第五位,沙特阿拉伯貨幣管理局是這個國家的中央銀行,資產規模是在5140億美金。
此基金通過其各地的子公司,投資于全球。它光是購買美國的國債就超過了1000億美元。
中森正樹深知,哪怕自己不是具備未卜先知的能力,也能夠單從這些國家主權財富基金上面看出一個共同點,就是他們在投資組合策略當中有不少是投資了在美國的房地產。
也就是說白了,美國“兩房”,房利美和房地美哪怕資產再爛,也不會讓他們在短時間內直接就破產倒閉,只會進行各種“重組”和“救援”。

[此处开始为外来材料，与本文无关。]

### src/rtl/pattern_merge_pipe.sv
// Elastic pattern pipeline: per-lane AND/NOR patterns, DEPTH valid/ready register
// stages, and a saturating count of output words with any pattern bit set.
module pattern_merge_pipe #(
  parameter int WIDTH = 4,
  parameter int DEPTH = 2,
  parameter int CNT_W = 8
) (
  input  logic             blif_clk_net,
  input  logic             blif_reset_net,
  input  logic             in_valid,
  output logic             in_ready,
  input  logic [WIDTH-1:0] in_a,
  input  logic [WIDTH-1:0] in_b,
  input  logic [WIDTH-1:0] in_c,
  output logic             out_valid,
  input  logic             out_ready,
  output logic [WIDTH-1:0] out_p,
  output logic [WIDTH-1:0] out_q,
  output logic             out_any,
  input  logic             cnt_clr,
  output logic [CNT_W-1:0] hit_count
);

  logic [DEPTH-1:0] vld_q, vld_d;
  logic [DEPTH-1:0] accept;
  logic [WIDTH-1:0] p_q [DEPTH];
  logic [WIDTH-1:0] p_d [DEPTH];
  logic [WIDTH-1:0] q_q [DEPTH];
  logic [WIDTH-1:0] q_d [DEPTH];
  logic [WIDTH-1:0] in_p, in_q;
  logic [CNT_W-1:0] cnt_q, cnt_d;
  logic             full_tail;
  logic             out_xfer;

  always_comb begin
    in_p = in_a & in_b & ~in_c;
    in_q = ~(in_a | in_b) & ~in_c;
  end

  // A stage can take a word when any stage from it to the tail has a bubble,
  // or the tail drains; computed as a suffix-AND instead of a stage-to-stage chain.
  always_comb begin
    accept    = '0;
    full_tail = 1'b1;
    for (int unsigned j = 0; j < DEPTH; j++) begin
      full_tail             = full_tail & vld_q[DEPTH-1-j];
      accept[DEPTH-1-j]     = out_ready | ~full_tail;
    end
  end

  always_comb begin
    vld_d = vld_q;
    p_d   = p_q;
    q_d   = q_q;
    if (accept[0]) begin
      vld_d[0] = in_valid;
      if (in_valid) begin
        p_d[0] = in_p;
        q_d[0] = in_q;
      end
    end
    for (int unsigned j = 1; j < DEPTH; j++) begin
      if (accept[j]) begin
        vld_d[j] = vld_q[j-1];
        if (vld_q[j-1]) begin
          p_d[j] = p_q[j-1];
          q_d[j] = q_q[j-1];
        end
      end
    end
  end

  always_comb begin
    in_ready  = accept[0];
    out_valid = vld_q[DEPTH-1];
    out_p     = p_q[DEPTH-1];
    out_q     = q_q[DEPTH-1];
    out_any   = vld_q[DEPTH-1] & (|(p_q[DEPTH-1] | q_q[DEPTH-1]));
    out_xfer  = vld_q[DEPTH-1] & out_ready;
    hit_count = cnt_q;
  end

  always_comb begin
    cnt_d = cnt_q;
    if (cnt_clr) begin
      cnt_d = '0;
    end else if (out_xfer && out_any && (cnt_q != '1)) begin
      cnt_d = cnt_q + CNT_W'(1);
    end
  end

  always_ff @(posedge blif_clk_net or negedge blif_reset_net) begin
    if (!blif_reset_net) begin
      vld_q <= '0;
      cnt_q <= '0;
      for (int unsigned j = 0; j < DEPTH; j++) begin
        p_q[j] <= '0;
        q_q[j] <= '0;
      end
    end else begin
      vld_q <= vld_d;
      cnt_q <= cnt_d;
      for (int unsigned j = 0; j < DEPTH; j++) begin
        p_q[j] <= p_d[j];
        q_q[j] <= q_d[j];
      end
    end
  end

endmodule

### config.mk
export PLATFORM = sky130hd
export DESIGN_NAME = pattern_merge_pipe
export DESIGN_NICKNAME = d
export VERILOG_FILES = /design/src/rtl/pattern_merge_pipe.sv
export SDC_FILE = /design/constraint.sdc
export NUM_CORES = 1
export LEC_CHECK = 0
export ABC_AREA = 1
export CAP_MARGIN = 0
export CORE_MARGIN = 3
export CORE_UTILIZATION = 30
export CTS_BUF_LIST = sky130_fd_sc_hd__clkbuf_16
export DETAILED_ROUTE_END_ITERATION = 16
export SETUP_SLACK_MARGIN = 0.1
export SYNTH_ARGS = -nofsm -noshare
export SYNTH_HDL_FRONTEND = slang
export SYNTH_SLANG_ARGS = --single-unit
### constraint.sdc
create_clock -name blif_clk_net -period 1.6 [get_ports blif_clk_net]
set_clock_uncertainty 0.15 [all_clocks]
set_input_delay 0.16 -clock blif_clk_net [delete_from_list [all_inputs] [get_ports blif_clk_net]]
set_output_delay 0.16 -clock blif_clk_net [all_outputs]
set_load 0.02 [all_outputs]
==> flow_summary_export.csv <==
group,metric,value,unit
run_status,status,"finished clean",
final_layout,multi_input_area,648,um2
floorplanning,core-area,4470,um2
critical_path,cp_num_buf_inv,2,
yosys,synth_ff_type,"dfrtp_1",
yosys,synth_compound_area_share,9.43,%
yosys,ys_warn_count,0,
global_route,antenna_found_initial,0,
yosys,seq_area_frac_synth,45.4,%
floorplanning,io_pins,36,
final_layout,fill_cells,437,
cts,insertion_delay,0.26,ns
routing,drc,0,
yosys,avgSynthCellArea,8.19,um2
yosys,async_flop_share,100,%
final_layout,nNetsFinal,243,
cts,root_buffer,"clkbuf_16",
placed_design,dpl.cell_count,269,
critical_path,reg2reg_setup_slack,0.15,ns
critical_path,cp_top_family,"flip-flops",
routing,detail-route-antenna-nets,0,
yosys,yosysTopAreaCell,"dfrtp_1",
worst_hold_path,hp-class,"input port to async pin",
yosys,yosysMostFrequentCell,"nand2_1",
placed_design,port_buffers,35,
final_layout,seq_area,653,um2
global_route,grtUsageTotal,11.7,%
placed_design,place_ws,-0.173,ns
routing,drt-total-wl,3.06,mm
timing,finalSetupViolations,0,
yosys,synth_xor_area_share,1.22,%
power_and_ir_drop,p_leak,1.06,nW
yosys,synthTopCellsByCount,"nand2_1, inv_1, dfrtp_1",
timing,finalCritPeriodShare,92.2,%
floorplanning,num_rows,24,
run,cap_viol_max_count,0,
cts,clk_pin_slew,0.06,ns
yosys,syn_area,1430,um2
yosys,synth.distinct_cells,25,
routing,dr_total_vias,1209,
timing,tightestPinTransition,0.335,ns
critical_path,path_class,"flip-flop to output port",
final_layout,diodes,0,
power_and_ir_drop,powerDensity,996,nW/um2
yosys,syn_inst,175,
floorplanning,initial_core_util,32.0,%
power_and_ir_drop,irDropWorstVdd,0.417,mV
power_and_ir_drop,total_power,2.06,mW
routing,drt_iter0_markers,102,
cts,cts_tree,"built",
critical_path,crit_path_end_kind,"output port",
yosys,synthSimpleGateAreaFrac,29.1,%
critical_path,worst_ep_arrival_time,1.17,ns
routing,routedWlPerCell,11.1,um
timing,slew_viol_final,0,
global_route,grt_pass1_wl,5.04,mm
critical_path,cp_max_fo,2,
cts,clk_path_buf_depth,2,
placed_design,gp_congestion,0.852,
critical_path,required,1.29,ns
timing,hold_viol,0,
global_route,grt_remaining_overflow,0,
floorplanning,die_y,75.1,um
timing,rsz0062_at_grt,"yes",
global_route,first_global_vias,1114,
final_layout,fin_cells,276,
routing,via_per_inst,4.38,
cts,htreeDepth,1,
yosys,synth_top_family_by_area,"simple AND/OR/NAND/NOR gates",
timing,slew_headroom,77.7,%
floorplanning,die_width,75.1,um
cts,cts_made_buffers,3,
final_layout,post_route_cells_drive_above_1_share,28.1,%
yosys,synthAdderAreaFrac,0.873,%
yosys,synth_seq_cells,26,
timing,period_minus_slack,1.48,ns
yosys,synth_edf_count,0,
critical_path,crit_chain,"inv_1 -> nand2_1 -> nor2_2 -> a21boi_0 -> clkbuf_2",
placed_design,dp_hpwl,2.17,mm
yosys,muxShareOfSynthArea,0,%
timing,fin_ws,0.125,ns
floorplanning,die_area,5640,um2
yosys,synth.area.top_cells,"dfrtp_1, nand2_1, inv_1",
critical_path,cpPeakStageDelay,0.38,ns
critical_path,crit_path_top_delay_cell,"dfrtp_1",
timing,fmax,678,MHz
critical_path,startpoint_type,"flip-flop",
cts,cts.sinks,26,
final_layout,syn_to_final_growth,44.2,%
global_route,grt_start_max_net_pins,27,
routing,drtPass1Iterations,4,
yosys,synth_top_area_share,45.4,%
yosys,synth_nets,193,
[flip-flops by register name, summed over array words and instances, names as in the netlist]
register / count
out_p: 4
hit_count: 8
out_q: 4
q_q: 4
vld_q: 2
p_q: 4
[placed cells by master, fill, tap and decap left out, drive strengths merged]
master	synthesis	routed
xor2	1	1
xnor2	1	1
dfrtp	26	26
a21oi	1	1
nor3b	1	1
o21ai	17	17
nor2	15	15
ha	1	1
bufinv	0	1
nand2	48	48
clkbuf	0	6
buf	11	20
nand4	6	7
nand3	9	9
a21boi	1	1
nor3	5	5
o21bai	1	1
inv	31	31
dlygate4sd2	0	16
clkdlybuf4s50	0	16
[worst reg2reg max path, stage by stage, from the launching register on]
cell	delay (ns)
dfrtp_2	0.43
ha_4	0.17
nand2_4	0.08
nor2_4	0.04
nand2_2	0.10
nand4_4	0.16
nand2_8	0.16
nand2_2	0.06
nand2_2	0.05
[kinds of logic after synthesis]
family / Yosys count
xor gates and xnor gates: 2
AOI/OAI and AO/OA: 20
and+or+nand+nor: 84
adders and majority gates: 1
DFF: 26
buffers and inverters: 42
[timing repair]
item | in CTS | in global routing
cloned | 1 | 0
pin swaps | 2 | 1
setup buffers | 1 | 1
hold buffers | 0 | 0
resized for setup | 22 | 20
endpoints found under the setup margin | 27 | 11
endpoints found under the hold margin | 0 | 0
[path summary, 6_finish.rpt]
check | start | to | cells past startpoint
setup / recovery | out_p[0]$_DFFE_PN0P_ | out_any | 5
hold / removal | blif_reset_net | p_q[4]$_DFFE_PN0P_ | 2
setup reg to reg | hit_count[1]$_DFFE_PN0P_ | hit_count[0]$_DFFE_PN0P_ | 8
hold reg to reg | q_q[4]$_DFFE_PN0P_ | q_q[4]$_DFFE_PN0P_ | 2
max in group asynchronous | blif_reset_net | hit_count[0]$_DFFE_PN0P_ | 2
min in group blif_clk_net | in_a[0] | p_q[4]$_DFFE_PN0P_ | 3
[layout make-up]
type / count / share of cell area, %
Sequential cell: 26 / 31.6
Multi-Input combinational cell: 108 / 31.4
Timing Repair Buffer: 55 / 23.1
Inverter: 31 / 5.63
Clock buffer: 3 / 3.63
Tap cell: 52 / 3.15
Clock inverter: 1 / 1.45
[report_power, final]
| part | internal [mW] | switching [mW] | total, mW |
|---|---|---|---|
| registers | 0.721 | 0.0433 | 0.764 |
| logic | 0.252 | 0.320 | 0.572 |
| clock network | 0.497 | 0.225 | 0.722 |
[layer usage]
layer / up-vias / routed length [um] / track usage (%)
li1: 643 / - / -
met1: 545 / 1510 / 16.3
met2: 19 / 1420 / 18.3
met3: 2 / 106 / 2.27
met4: 0 / 33 / 3.56
met5: - / 0 / 0
[metrics by stage]
stage / utilization (%) / hold slack, ns / TNS, ns / instance area [um2]
floorplan: - / -0.286 / 0 / 1440
global placement: 42.8 / 0.350 / -0.182 / 1910
detailed placement: 42.8 / 0.359 / -0.198 / 1910
CTS: 45.2 / 0.145 / -0.0221 / 2020
global route: 46.2 / 0.178 / 0 / 2070
finish: 46.2 / 0.129 / 0 / 2070
No activity file was read; power rests on OpenSTA's default activity.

這其中不單單是會負面影響到美國數以萬計的普通老百姓,而且還會負面影響到各大國家主權財富基金。
不但如此,各大大小小地商業銀行,投資銀行,基金公司等等都或多或少持有“兩房”相關的資產。
美國政府只會讓“兩房”進行一個“安樂死”。首先就是托管。托管兩年到三年的時間,短期時間內防止房地產市場崩盤。
其次,就是等過了這個危險期后,美國政府再將“兩房”拆解,使國家不必承擔“兩房”的債務。

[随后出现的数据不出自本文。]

File: src/rtl/fmul_seq_if.sv
// Operand/result handshake bundle for the sequential floating-point multiplier.
// The producer and consumer sit on the master side; the multiplier is the slave.
interface fmul_seq_if #(
  parameter int N = 32
);
  logic         in_valid;
  logic         in_ready;
  logic [N-1:0] a;
  logic [N-1:0] b;
  logic         out_valid;
  logic         out_ready;
  logic [N-1:0] out;

  modport master (
    output in_valid, a, b, out_ready,
    input  in_ready, out_valid, out
  );

  modport slave (
    input  in_valid, a, b, out_ready,
    output in_ready, out_valid, out
  );
endinterface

最后,就是讓國家主權財富基金等相關的利益方也能夠全身而退,不至于虧的一塌糊涂。
最最后,真正倒霉和背上黑鍋的人,還是那群次貸危機的真正受害者,從而成為了無家可歸者。
這不僅僅只是負面影響到一代人,而且還會把貧窮代際傳遞下去。結果就會是窮者越窮,富者越富。
財富之間的差距越被越拉越大。窮人想要翻身就越來越難,甚至還會變成一種不可能。
中森正樹想到這些,一則是回想起了自己前世看過的一本書《下沉年代》,非常的喪。
另一則倒不是憐憫誰。資本金融游戲就是在刀尖上面跳舞。自己要是走錯了一步,照樣會出現一著不慎滿盤皆輸的局面。

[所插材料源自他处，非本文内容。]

==> config.mk <==
export PLATFORM = sky130hd
export DESIGN_NAME = imem_loader
export DESIGN_NICKNAME = d
export VERILOG_FILES = /design/src/rtl/imem_loader.sv
export SDC_FILE = /design/constraint.sdc
export NUM_CORES = 1
export LEC_CHECK = 0
export BUFFER_PORTS_ARGS = -buffer_cell sky130_fd_sc_hd__buf_4
export CORE_MARGIN = 3
export CORE_UTILIZATION = 45
export CTS_CLUSTER_SIZE = 20
export DETAILED_ROUTE_END_ITERATION = 12
export PLACE_DENSITY = 0.66
export SYNTH_ARGS = -nofsm -noshare
export SYNTH_HDL_FRONTEND = slang
export SYNTH_SLANG_ARGS = --single-unit
==> constraint.sdc <==
create_clock -name clk -period 5.05 [get_ports clk]
set_clock_uncertainty 0.15 [all_clocks]
set_input_delay 1.515 -clock clk [delete_from_list [all_inputs] [get_ports clk]]
set_output_delay 1.515 -clock clk [all_outputs]
set_load 0.01 [all_outputs]
==> src/rtl/imem_loader.sv <==
// Byte-stream loader for the instruction memory: a 16-bit little-endian word count,
// then that many little-endian 32-bit words. The core is held in reset while a load runs.
module imem_loader #(
   parameter int DEPTH    = 128,
   parameter bit AUTO_RUN = 1'b0
) (
   input  logic        clk,
   input  logic        rst_n,
   input  logic        start,
   input  logic        in_valid,
   input  logic [7:0]  in_data,
   output logic        in_ready,
   output logic        WE,
   output logic [31:0] WA,
   output logic [31:0] WD,
   output logic        cpu_rst_n,
   output logic        busy,
   output logic        done,
   output logic        err,
   output logic [15:0] word_cnt,
   output logic [2:0]  dbg_state
);

   typedef enum logic [2:0] {
      S_IDLE  = 3'd0,
      S_LEN0  = 3'd1,
      S_LEN1  = 3'd2,
      S_DATA  = 3'd3,
      S_WRITE = 3'd4,
      S_DONE  = 3'd5,
      S_ERROR = 3'd6
   } state_t;

   state_t      state_q, state_d;
   logic [15:0] len_q, len_d;
   logic [1:0]  byte_idx_q, byte_idx_d;
   logic [31:0] word_q, word_d;
   logic [15:0] word_cnt_q, word_cnt_d;
   logic        we_q, we_d;
   logic [31:0] wa_q, wa_d;
   logic [31:0] wd_q, wd_d;
   logic        in_ready_q, in_ready_d;
   logic        busy_q, busy_d;
   logic        done_q, done_d;
   logic        err_q, err_d;
   logic        cpu_rst_n_q, cpu_rst_n_d;

   logic        xfer;
   logic [15:0] new_len;
   logic [31:0] word_nxt;
   logic [15:0] cnt_inc;

   // Handshake: a byte moves on a rising edge when in_valid and in_ready are both high
   // in the cycle before it. in_ready is a registered function of the state only.
   always_comb begin
      xfer     = in_valid & in_ready_q;
      new_len  = {in_data, len_q[7:0]};
      word_nxt = word_q;
      word_nxt[{byte_idx_q, 3'b000} +: 8] = in_data;
      cnt_inc  = word_cnt_q + 16'd1;

      state_d     = state_q;
      len_d       = len_q;
      byte_idx_d  = byte_idx_q;
      word_d      = word_q;
      word_cnt_d  = word_cnt_q;
      we_d        = 1'b0;
      wa_d        = wa_q;
      wd_d        = wd_q;
      busy_d      = busy_q;
      done_d      = done_q;
      err_d       = err_q;
      cpu_rst_n_d = cpu_rst_n_q;

      case (state_q)
         S_IDLE, S_DONE, S_ERROR: begin
            if (start) begin
               state_d     = S_LEN0;
               cpu_rst_n_d = 1'b0;
               busy_d      = 1'b1;
               done_d      = 1'b0;
               err_d       = 1'b0;
               word_cnt_d  = 16'd0;
            end
         end
         S_LEN0: begin
            if (xfer) begin
               len_d[7:0] = in_data;
               state_d    = S_LEN1;
            end
         end
         S_LEN1: begin
            if (xfer) begin
               len_d = new_len;
               if (new_len == 16'd0) begin
                  state_d     = S_DONE;
                  busy_d      = 1'b0;
                  done_d      = 1'b1;
                  cpu_rst_n_d = 1'b1;
               end else if (new_len > 16'(DEPTH)) begin
                  state_d = S_ERROR;
                  busy_d  = 1'b0;
                  err_d   = 1'b1;
               end else begin
                  state_d    = S_DATA;
                  byte_idx_d = 2'd0;
               end
            end
         end
         S_DATA: begin
            if (xfer) begin
               word_d     = word_nxt;
               byte_idx_d = byte_idx_q + 2'd1;
               // The write strobe and address/data are loaded as WRITE is entered.
               if (byte_idx_q == 2'd3) begin
                  state_d = S_WRITE;
                  we_d    = 1'b1;
                  wa_d    = {14'd0, word_cnt_q, 2'b00};
                  wd_d    = word_nxt;
               end
            end
         end
         S_WRITE: begin
            word_cnt_d = cnt_inc;
            if (cnt_inc == len_q) begin
               state_d     = S_DONE;
               busy_d      = 1'b0;
               done_d      = 1'b1;
               cpu_rst_n_d = 1'b1;
            end else begin
               state_d = S_DATA;
            end
         end
         default: state_d = S_IDLE;
      endcase

      in_ready_d = (state_d == S_LEN0) || (state_d == S_LEN1) || (state_d == S_DATA);
   end

   always_ff @(posedge clk or negedge rst_n) begin
      if (!rst_n) begin
         state_q     <= S_IDLE;
         len_q       <= 16'd0;
         byte_idx_q  <= 2'd0;
         word_q      <= 32'd0;
         word_cnt_q  <= 16'd0;
         we_q        <= 1'b0;
         wa_q        <= 32'd0;
         wd_q        <= 32'd0;
         in_ready_q  <= 1'b0;
         busy_q      <= 1'b0;
         done_q      <= 1'b0;
         err_q       <= 1'b0;
         cpu_rst_n_q <= AUTO_RUN;
      end else begin
         state_q     <= state_d;
         len_q       <= len_d;
         byte_idx_q  <= byte_idx_d;
         word_q      <= word_d;
         word_cnt_q  <= word_cnt_d;
         we_q        <= we_d;
         wa_q        <= wa_d;
         wd_q        <= wd_d;
         in_ready_q  <= in_ready_d;
         busy_q      <= busy_d;
         done_q      <= done_d;
         err_q       <= err_d;
         cpu_rst_n_q <= cpu_rst_n_d;
      end
   end

   assign in_ready  = in_ready_q;
   assign WE        = we_q;
   assign WA        = wa_q;
   assign WD        = wd_q;
   assign cpu_rst_n = cpu_rst_n_q;
   assign busy      = busy_q;
   assign done      = done_q;
   assign err       = err_q;
   assign word_cnt  = word_cnt_q;
   assign dbg_state = state_q;

endmodule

屆時,又有誰會來憐憫自己呢?金融這一套游戲被發明出來之處的意思是在于資源優化和調劑,卻不料被后世的人當成了最好的投機工具。
它本身就不會產生任何的社會財富。在這游戲里面的人,都是在進行一場又一場的零和博弈。
不是你輸,就是我贏。我不是我贏,就是你輸。就好像一個特別,特別,特別巨大的賭城一樣。
這個賭城里面可不止一家賭場,而是存在有N家賭場。要么是賭客們贏走莊家們的錢,要么就是莊家們贏走賭客們的錢。
絕大多數時候,還是莊家們把賭客們的錢都給全部贏走了。偶爾也會出現有賭客贏走莊家一些錢,但是只要賭客繼續賭下去,不收手,總會有一天也會連本帶利都輸給莊家。